> [PROMPT]
Below are records; please set down exactly the lines from the first through the one containing "sequential | 0.00313".

::::

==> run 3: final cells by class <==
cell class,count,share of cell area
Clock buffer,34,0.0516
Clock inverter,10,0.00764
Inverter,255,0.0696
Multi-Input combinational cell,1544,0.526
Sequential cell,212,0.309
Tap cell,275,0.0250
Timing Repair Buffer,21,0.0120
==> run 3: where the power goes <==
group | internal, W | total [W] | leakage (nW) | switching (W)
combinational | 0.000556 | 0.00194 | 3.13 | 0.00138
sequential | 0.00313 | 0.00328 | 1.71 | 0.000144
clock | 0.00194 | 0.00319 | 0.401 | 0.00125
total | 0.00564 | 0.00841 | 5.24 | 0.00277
[config.mk]
export PLATFORM = sky130hd
export DESIGN_NAME = prog_clock_divider
export DESIGN_NICKNAME = d
export VERILOG_FILES = /design/src/rtl/clk_div_pkg.sv /design/src/rtl/clk_div_oddfix.sv /design/src/rtl/prog_clock_divider.sv
export SDC_FILE = /design/constraint.sdc
export NUM_CORES = 1
export LEC_CHECK = 0
export ABC_AREA = 1
export BUFFER_PORTS_ARGS = -buffer_cell sky130_fd_sc_hd__buf_2
export CAP_MARGIN = 20
export CORE_ASPECT_RATIO = 0.6
export CORE_UTILIZATION = 54
export CTS_CLUSTER_SIZE = 24
export DETAILED_ROUTE_END_ITERATION = 16
export GPL_TIMING_DRIVEN = 0
export HOLD_SLACK_MARGIN = 0.06
export PLACE_DENSITY_LB_ADDON = 0.08
export SKIP_CTS_REPAIR_TIMING = 1
export SLEW_MARGIN = 20
export SYNTH_ARGS = -nofsm -noshare
export SYNTH_HDL_FRONTEND = slang
export SYNTH_SLANG_ARGS = --single-unit
[constraint.sdc]
create_clock -name clk -period 3 [get_ports clk]
set_input_delay 0.3 -clock clk [delete_from_list [all_inputs] [get_ports clk]]
set_output_delay 0.3 -clock clk [all_outputs]
set_load 0.01 [all_outputs]
`config.mk`:
```
export PLATFORM = sky130hd
export DESIGN_NAME = bcd_timekeeper
export DESIGN_NICKNAME = d
export VERILOG_FILES = /design/src/rtl/bcd_timekeeper.sv
export SDC_FILE = /design/constraint.sdc
export NUM_CORES = 1
export LEC_CHECK = 0
export ABC_AREA = 1
export BUFFER_PORTS_ARGS = -buffer_cell sky130_fd_sc_hd__buf_2
export CELL_PAD_IN_SITES_DETAIL_PLACEMENT = 0
export CELL_PAD_IN_SITES_GLOBAL_PLACEMENT = 1
export CORE_UTILIZATION = 41
export CTS_BUF_LIST = sky130_fd_sc_hd__clkbuf_8
export CTS_CLUSTER_SIZE = 40
export DETAILED_ROUTE_END_ITERATION = 16
export PLACE_DENSITY_LB_ADDON = 0.12
export SETUP_SLACK_MARGIN = 0.4
export SYNTH_ARGS = -nofsm -noshare
export SYNTH_HDL_FRONTEND = slang
export SYNTH_SLANG_ARGS = --single-unit
```
`constraint.sdc`:
```
create_clock -name clk -period 2.1 [get_ports clk]
set_input_delay 0.105 -clock clk [delete_from_list [all_inputs] [get_ports clk]]
set_output_delay 0.105 -clock clk [all_outputs]
set_load 0.02 [all_outputs]
```
`src/rtl/bcd_timekeeper.sv`:
```
// BCD hh:mm:ss time-of-day counter with a once-per-second prescaler,
// validated load port and a self-clearing alarm ring request.
module bcd_timekeeper #(
  parameter int CLK_HZ    = 100000000,
  parameter int RING_SECS = 60
) (
  input  logic        clk,
  input  logic        rst_n,
  input  logic        load,
  input  logic [23:0] load_time,
  input  logic        run_en,
  input  logic [23:0] alarm_time,
  input  logic        alarm_en,
  input  logic        alarm_ack,
  output logic [23:0] time_bcd,
  output logic        sec_tick,
  output logic        alarm_ring,
  output logic        load_err
);

  localparam int              PW        = (CLK_HZ > 1) ? $clog2(CLK_HZ) : 1;
  localparam logic [PW-1:0]   PRE_LAST  = PW'(CLK_HZ - 1);
  localparam logic [7:0]      RING_LAST = 8'(RING_SECS);

  typedef struct packed {
    logic [3:0] ht;
    logic [3:0] ho;
    logic [3:0] mt;
    logic [3:0] mo;
    logic [3:0] st;
    logic [3:0] so;
  } hms_t;

  typedef enum logic {
    IDLE,
    RINGING
  } ring_state_t;

  function automatic logic time_valid(input hms_t t);
    return (t.ht <= 4'd2) && (t.ho <= 4'd9) && ((t.ht != 4'd2) || (t.ho <= 4'd3)) &&
           (t.mt <= 4'd5) && (t.mo <= 4'd9) && (t.st <= 4'd5) && (t.so <= 4'd9);
  endfunction

  // Ripple carry through the digits; hours roll 23 -> 00 as a BCD pair.
  function automatic hms_t time_inc(input hms_t t);
    hms_t n;
    n = t;
    if (t.so != 4'd9) begin
      n.so = t.so + 4'd1;
    end else begin
      n.so = 4'd0;
      if (t.st != 4'd5) begin
        n.st = t.st + 4'd1;
      end else begin
        n.st = 4'd0;
        if (t.mo != 4'd9) begin
          n.mo = t.mo + 4'd1;
        end else begin
          n.mo = 4'd0;
          if (t.mt != 4'd5) begin
            n.mt = t.mt + 4'd1;
          end else begin
            n.mt = 4'd0;
            if ((t.ht == 4'd2) && (t.ho == 4'd3)) begin
              n.ht = 4'd0;
              n.ho = 4'd0;
            end else if (t.ho == 4'd9) begin
              n.ht = t.ht + 4'd1;
              n.ho = 4'd0;
            end else begin
              n.ho = t.ho + 4'd1;
            end
          end
        end
      end
    end
    return n;
  endfunction

  hms_t          cur_q;
  hms_t          load_t;
  logic [PW-1:0] pre_q;
  logic          sec_tick_q;
  logic          load_err_q;
  logic          upd_q;
  logic          load_ok;
  logic          load_bad;
  logic          tick;
  logic          step;
  logic          match;
  ring_state_t   state_q, state_d;
  logic [7:0]    ring_cnt_q, ring_cnt_d;

  assign load_t   = hms_t'(load_time);
  assign load_ok  = load && time_valid(load_t);
  assign load_bad = load && !time_valid(load_t);
  assign tick     = run_en && (pre_q == PRE_LAST);
  // A valid load on the tick cycle swallows that second's increment.
  assign step     = tick && !load_ok;
  // Equality only counts on the cycle right after the time was updated.
  assign match    = upd_q && alarm_en && (cur_q == hms_t'(alarm_time));

  // NOTE: sequential state uses non-blocking assignments so every flop
  // samples the pre-edge values, independent of statement order.
  always_ff @(posedge clk or negedge rst_n) begin
    if (!rst_n) begin
      cur_q      <= '0;
      pre_q      <= '0;
      sec_tick_q <= 1'b0;
      load_err_q <= 1'b0;
      upd_q      <= 1'b0;
    end else begin
      if (load_ok) begin
        pre_q <= '0;
      end else if (run_en) begin
        pre_q <= (pre_q == PRE_LAST) ? '0 : pre_q + 1'b1;
      end

      if (load_ok) begin
        cur_q <= load_t;
      end else if (step) begin
        cur_q <= time_inc(cur_q);
      end

      if (load_ok) begin
        load_err_q <= 1'b0;
      end else if (load_bad) begin
        load_err_q <= 1'b1;
      end

      sec_tick_q <= step;
      upd_q      <= step || load_ok;
    end
  end

  always_ff @(posedge clk or negedge rst_n) begin
    if (!rst_n) begin
      state_q    <= IDLE;
      ring_cnt_q <= '0;
    end else begin
      state_q    <= state_d;
      ring_cnt_q <= ring_cnt_d;
    end
  end

  // NOTE: every always_comb output gets a default first so no path can
  // leave it unassigned and infer a latch.
  always_comb begin
    state_d    = state_q;
    ring_cnt_d = ring_cnt_q;
    unique case (state_q)
      IDLE: begin
        if (match) begin
          state_d    = RINGING;
          ring_cnt_d = '0;
        end
      end
      RINGING: begin
        if (alarm_ack || !alarm_en || (ring_cnt_q == RING_LAST)) begin
          state_d    = IDLE;
          ring_cnt_d = '0;
        end else if (match) begin
          ring_cnt_d = '0;
        end else if (step) begin
          ring_cnt_d = ring_cnt_q + 8'd1;
        end
      end
      default: begin
        state_d    = IDLE;
        ring_cnt_d = '0;
      end
    endcase
  end

  assign time_bcd   = cur_q;
  assign sec_tick   = sec_tick_q;
  assign load_err   = load_err_q;
  assign alarm_ring = (state_q == RINGING);

endmodule

```
==> impl_results.md, run 1 <==
- Outcome: finished clean
- Initial antenna violation count: 0
- Num CTS Buffers: 9
- # diodes: 0
- Mapped Nets: 692
- Startpoint class of the critical path: flop
- Maximum vdd drop: 340 uV
- Max FO, Critical Path: 5
- Setup-violating endpoint count in the final report: 0
- Register clock-pin slew on the reported worst setup and hold paths: ~0.09 ns
- Fraction of layout cells with a size suffix above 1: approximately a quarter
- Vias: 4575
- Worst-margin pin slew: 0.595 ns
- Row count: 37
- Crit path time final: between 1.5 and 2 ns
- RSZ-0062 raised after global routing: yes
- Synth Cell Area: 4300 um2
- Post-synth top area cell: dfrtp_1
- DR WL/cell: 14.1 um
- Die Height: 104 um
- Yosys warns: 0
- Fill cells: 1018
- Relative slew margins: 60.4%
- Gr ovfl total: 0
- Synthesized area per cell: 6.81 um2
- Kind of critical path: reg -> reg
- Fmax: 539 MHz
- Num ports: 81
- Min-Delay Path Depth: 3
- Clock Skews: 0.0143 ns
- Register bit total from synthesis: 63
- Place WS: roughly 0.11 ns
- Required @ worst endpoint: 2.33 ns
- DRT iter0 DRCs: 231
- Vias in the first global route: 4513
- Die footprint: 10900 um2
- CTS Root Cell: clkbuf_8
- Final worst setup slack: 0.244 ns
- Power Density: 583 nW/um2
- Async SR Flop Fraction: between 90% and 100%
- Post-synthesis cell count: 631
- Arrival time worst endpoint: 2.09 ns
- Sequential area share after synthesis: 36.7%
- Clock sink count: 63
- First-pass GRT wire length: 20900 um
- EDFF count, synth: 0
- Largest net degree at the start of global routing: 43
- Dpl cells: roughly 860
- Reg2reg path depth: 11
- Worst-Skew Late Latency: 0.35 ns
- Share of the synthesized area in the top cell type: a little under two fifths
- Post-DP HPWL: 9410 um
- Leak: a little under 3 nW
- Initial Utilization: between 40% and 50%
- Syn-to-layout area delta: 31.8%
- Setup TNS: 0 ns
- DRC violations left: 0
- Final hold vios: 0
- Clock Tree Buf Depth: 2
- RePlAce Congestion: approximately 0.84
- Synth area leaders: dfrtp_1 (37%), nand2_1 (15%), inv_1 (6.7%), nor2_1 (6.5%), nand3_1 (5.9%)
- CP Capture Type: flop
- Placed inst area: between 5000 and 6000 um2
- Min Hold Slack: 0.0137 ns
- Total Routing Usage GR: a little under a quarter
- Pins Over Slew Limit: 0
- CTS HTree Levels: 3
- Worst hold path class: in -> reg
- Final period util: between 80% and 90%
- Fin nets: between 800 and 900
- Unique masters post-synth: 38
- PortBufs: 80
- Post-Route WL: 12700 um
- Vias per std cell: 5.08
- Std-Cell Core Area: 10200 um2
- Die W: 104 um
- Top cells by instance count after synthesis: nand2_1 (175), inv_1 (77), nor2_1 (74)
- CTS tree: done
- Routed Antenna Nets: 0
- Final Instance Area: 5670 um2
- Max cap viols: 0
- Prevailing post-synth register cell: dfrtp_1
- Drt first pass iters: 6
- Flop2flop setup slack: 0.24 ns
- Most instantiated library cell after synthesis: nand2_1
- Non-filler cells, final: 901
path summary, 6_finish.rpt:
kind | from | to
worst max-delay path | pre_q[1]$_DFFE_PN0P_ | pre_q[26]$_DFFE_PN0P_
worst min-delay path | load_time[0] | time_bcd[0]$_DFFE_PN0P_
worst max register to register | pre_q[1]$_DFFE_PN0P_ | pre_q[26]$_DFFE_PN0P_
worst min register to register | load_err$_DFFE_PN0P_ | load_err$_DFFE_PN0P_
max in group asynchronous | rst_n | pre_q[9]$_DFFE_PN0P_
min in group asynchronous | rst_n | time_bcd[16]$_DFFE_PN0P_
per-stage QoR:
step	utilization (%)	total power, W
floorplan	-	0.00178
global placement	48.9	0.00198
detailed placement	48.9	0.00199
CTS	53.4	0.00329
global route	55.4	0.00347
finish	55.4	0.00330
placed cells by master, fill, tap and decap left out, drive strengths merged, types with 6 or more instances in the layout:
cell type / n
nand2: 179
nor2: 79
dfrtp: 63
clkbuf: 9
a21oi: 14
nand3: 53
ha: 7
xor2: 23
a31oi: 6
nor3: 20
inv: 83
nand4: 18
buf: 125
o21ai: 55
where the power goes:
group	switching, W	internal, W
Sequential	0.000148	0.00133
Clock	0.000538	0.000673
Combinational	0.000326	0.000289
per-layer routing:
layer	GRT usage [%]	wire length (um)	up-vias
met4	10.7	342	0
met2	42.0	6260	102
met3	2.88	411	23
met5	0	0	-
met1	29.3	5700	2137
li1	-	-	2313
layout make-up:
| cell class | instances | area, um2 | area share [%] |
|---|---|---|---|
| Clock buffer | 9 | 124 | 2.19 |
| Clock inverter | 7 | 97.6 | 1.72 |
| Inverter | 82 | 312 | 5.50 |
| Multi-Input combinational cell | 478 | 2580 | 45.5 |
| Sequential cell | 63 | 1580 | 27.9 |
| Tap cell | 136 | 170 | 3.00 |
| Timing Repair Buffer | 126 | 801 | 14.1 |
sequential cells by signal, summed over array words and instances (netlist names):
name        flops
pre_q          27
time_bcd       24
ring_cnt_q      8
alarm_ring      1
load_err        1
sec_tick        1
upd_q           1
worst max-delay path, stage by stage, from the launching register on:
cell and delay, ns:
dfrtp_1 0.40, ha_4 0.17, nand3_4 0.09, nor3_4 0.22, buf_4 0.18, nand2_4 0.06, nor2_4 0.19, nand3_2 0.13
nor2_1 0.10, nand2_1 0.05, nand3_1 0.07, o21ai_0 0.07
timing repair:
action                                  in CTS  in global routing
gates cloned                                 2                  0
endpoints found under the setup margin      54                 61
buffers inserted                            10                 13
hold buffers                                 1                  0
hold endpoints to repair                    21                  0
pin swaps                                   23                 12
resized for setup                           36                 32
logic make-up (layout without fill, tap and decap cells):
| kind of cell | count (synthesis) | count (layout) | synth area share [%] |
|---|---|---|---|
| AO/OA/AOI/OAI | 88 | 88 | 11.1 |
| buffers and inverters | 92 | 224 | 8.41 |
| adder cells (fa/ha/maj) | 7 | 7 | 2.04 |
| AND/OR/NAND/NOR | 353 | 355 | 36.1 |
| XOR/XNOR | 28 | 28 | 5.71 |
| flip-flops | 63 | 63 | 36.7 |
Note: power is estimated with default switching activity, not from simulation.
==> run 2: changes to the inputs <==
==> constraint.sdc (replaced) <==
create_clock -name clk -period 2.1 [get_ports clk]
set_input_delay 0.315 -clock clk [delete_from_list [all_inputs] [get_ports clk]]
set_output_delay 0.315 -clock clk [all_outputs]
set_load 0.02 [all_outputs]
==> run 2 against run 1 <==
Effect of this change: design area up 5.1%; die area unchanged; hold slack better by 0.21 ns; largest cell class unchanged; via count up 2.0%; wire length up 6.0%; clock skew about the same; register-to-register slack better by 0.05 ns; sequential share of layout area down 1.3 points; global-route usage up 1.2 points; critical path depth down 2; cell count up 1.4%.
==> impl_results.md, run 2 (synthesis gave the netlist of run 1 again) <==
- Gr ovfl total: 0
- Crit path time final: 1.80 ns
- Max FFs per register: 27
- Clock sink count: 63
- Vias: 4665
- Fmax: 554 MHz
- RePlAce Congestion: 0.879
- Register clock-pin slew on the reported worst setup and hold paths: 0.08 ns
- Relative slew margins: around 74%
- DR WL/cell: 14.8 um
- Final Util: approximately three fifths
- Initial antenna violation count: 0
- RR Endpoint: time_bcd[1]$_DFFE_PN0P_
- Power Density: 552 nW/um2
- PortBufs: 80
- Routed wl met3: 625 um
- Row count: 37
- CP Capture Type: flop
- DRC violations left: 0
- Worst-margin pin slew: 0.388 ns
- Final hold vios: 0
- Outcome: finished clean
- Syn-to-layout area delta: 38.6%
- Worst path cell trace: inv_1 -> nand4_1 -> nor3_2 -> nand3_2 -> nand2_4 -> buf_6 -> buf_8 -> buf_6 -> a31oi_4
- Metal-1 WL: around 5800 um
- Reg2reg path depth: 9
- Multi-input combinational cell area: 2780 um2
- First-pass GRT wire length: 21700 um
- Pins Over Slew Limit: 0
- Startpoint class of the critical path: flop
- Vias in the first global route: roughly 4400
- Largest net degree at the start of global routing: 23
- Reg2reg start: pre_q[17]$_DFFE_PN0P_
- Critical Path Sink: time_bcd[1]$_DFFE_PN0P_
- Commonest non-fill, non-tap cell in the layout: nand2_1
- Fill cells: 1015
- Setup-violating endpoint count in the final report: 0
- Max FO, Critical Path: 6
- Drt first pass iters: 4
- Register name with the most flops: pre_q
- Crit-path leading delay family: simple AND/OR/NAND/NOR gates
- Clock Tree Buf Depth: 2
- Worst stage delay on the critical path: 0.42 ns
- Post-DP HPWL: about 9500 um
- Arrival time worst endpoint: approximately 2.0 ns
- Commonest non-fill, non-tap cells in the layout: nand2_1 (165), buf_2 (80), inv_1 (74)
- Critical Path Most Common Cell: buf_6
- Vias per std cell: 5.10
- Slowest CP cell: dfrtp_1
- Fin nets: 834
- Fraction of layout cells with a size suffix above 1: 31.6%
- CTS HTree Levels: 3
- Met2 WL post-DR: 6880 um
- Std-Cell Core Area: 10200 um2
- Final period util: around 86%
- Setup TNS: 0 ns
- CTS tree: done
- Maximum vdd drop: around 290 uV
- Kind of critical path: reg -> reg
- Clock Skews: 0.0140 ns
- Flop2flop setup slack: 0.30 ns
- Num ports: 81
- RSZ-0062 raised after global routing: yes
- CTS Root Cell: clkbuf_8
- # diodes: 0
- Die footprint: 10900 um2
- Routed Antenna Nets: 0
- Worst-Skew Late Latency: approximately 0.35 ns
- DR top layer: met4
- Worst hold path class: in -> reg
- Num CTS Buffers: 9
- Total Routing Usage GR: 25.2%
- Leak: 2.94 nW
- Required @ worst endpoint: about 2.3 ns
- Post-Route WL: 13500 um
- Crit path depth: 9
- Die Height: 104 um
- Initial Utilization: 42.0%
- Max cap viols: 0
- Die W: 104 um
- WP buf/inv: 4
- DRT iter0 DRCs: 230
- Seq. cell area: 1580 um2
- CP startpoint: pre_q[17]$_DFFE_PN0P_
## run 2: cell types whose count changed in the layout (fill, tap and decap cells not counted), moves of 7 or more
cell | previous run | this run
nand3_1 | 43 | 36
o21ai_0 | 39 | 32
buf_4 | 40 | 48
nor2_1 | 67 | 59
buf_6 | 0 | 7
## run 2: how the worst min path moves through the flow
| stage | from | endpoint | cells after the start | slack, ns |
|---|---|---|---|---|
| 6_report | load_time[0] | time_bcd[0]$_DFFE_PN0P_ | 3 | 0.22 |
| 5_1_grt | load_time[2] | time_bcd[2]$_DFFE_PN0P_ | 3 | 0.23 |
| 4_1_cts | load_time[0] | time_bcd[0]$_DFFE_PN0P_ | 3 | 0.19 |
| 3_5_place_dp | rst_n | time_bcd[17]$_DFFE_PN0P_ | 1 | 0.25 |
| 3_3_place_gp | rst_n | time_bcd[17]$_DFFE_PN0P_ | 1 | 0.25 |
| 2_1_floorplan | rst_n | alarm_ring$_DFF_PN0_ | 0 | 0.02 |
## run 2: what timing repair did
action	4_1_cts	5_1_grt
setup endpoints to repair	59	60
pin swaps	19	32
endpoints found under the hold margin	11	0
gates resized for setup	52	81
gates cloned	2	0
setup buffers	20	15
hold buffers	1	0
## run 2: tightest hold or removal path, cell delays in order
cell and delay, ns:
buf_2 0.09, nand2_1 0.05, o211ai_1 0.08
## run 2: cell type report
| class | count | share of cell area (%) |
|---|---|---|
| Tap cell | 136 | 2.86 |
| Clock inverter | 6 | 1.03 |
| Inverter | 82 | 5.40 |
| Sequential cell | 63 | 26.6 |
| Multi-Input combinational cell | 478 | 46.7 |
| Timing Repair Buffer | 139 | 15.1 |
| Clock buffer | 10 | 2.31 |
## run 2: report_power, final
part / switching (W) / internal [W] / leakage (nW) / total (W)
logic: 0.000385 / 0.000326 / 2.08 / 0.000711
registers: 0.000156 / 0.00133 / 0.770 / 0.00148
clock network: 0.000522 / 0.000574 / 0.0957 / 0.00110
## run 2: through the flow
step / hold slack [ns] / total power [W] / cell area, um2 / setup WS, ns / instances
floorplan: 0.0194 / 0.00178 / 4310 / 0.383 / 631
global placement: 0.246 / 0.00199 / 5000 / 0.0918 / 860
detailed placement: 0.255 / 0.00201 / 5000 / 0.109 / 860
CTS: 0.189 / 0.00321 / 5550 / 0.257 / 899
global route: 0.231 / 0.00347 / 5960 / 0.185 / 914
finish: 0.219 / 0.00329 / 5960 / 0.296 / 914
## run 2: routing by layer
metal,vias to the layer above,GRT usage (%)
met5,-,0
met3,14,4.89
met1,2199,31.3
met4,0,6.94
li1,2339,-
met2,113,44.2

::::

> [WRITTEN ANSWER]
==> run 3: final cells by class <==
cell class,count,share of cell area
Clock buffer,34,0.0516
Clock inverter,10,0.00764
Inverter,255,0.0696
Multi-Input combinational cell,1544,0.526
Sequential cell,212,0.309
Tap cell,275,0.0250
Timing Repair Buffer,21,0.0120
==> run 3: where the power goes <==
group | internal, W | total [W] | leakage (nW) | switching (W)
combinational | 0.000556 | 0.00194 | 3.13 | 0.00138
sequential | 0.00313 | 0.00328 | 1.71 | 0.000144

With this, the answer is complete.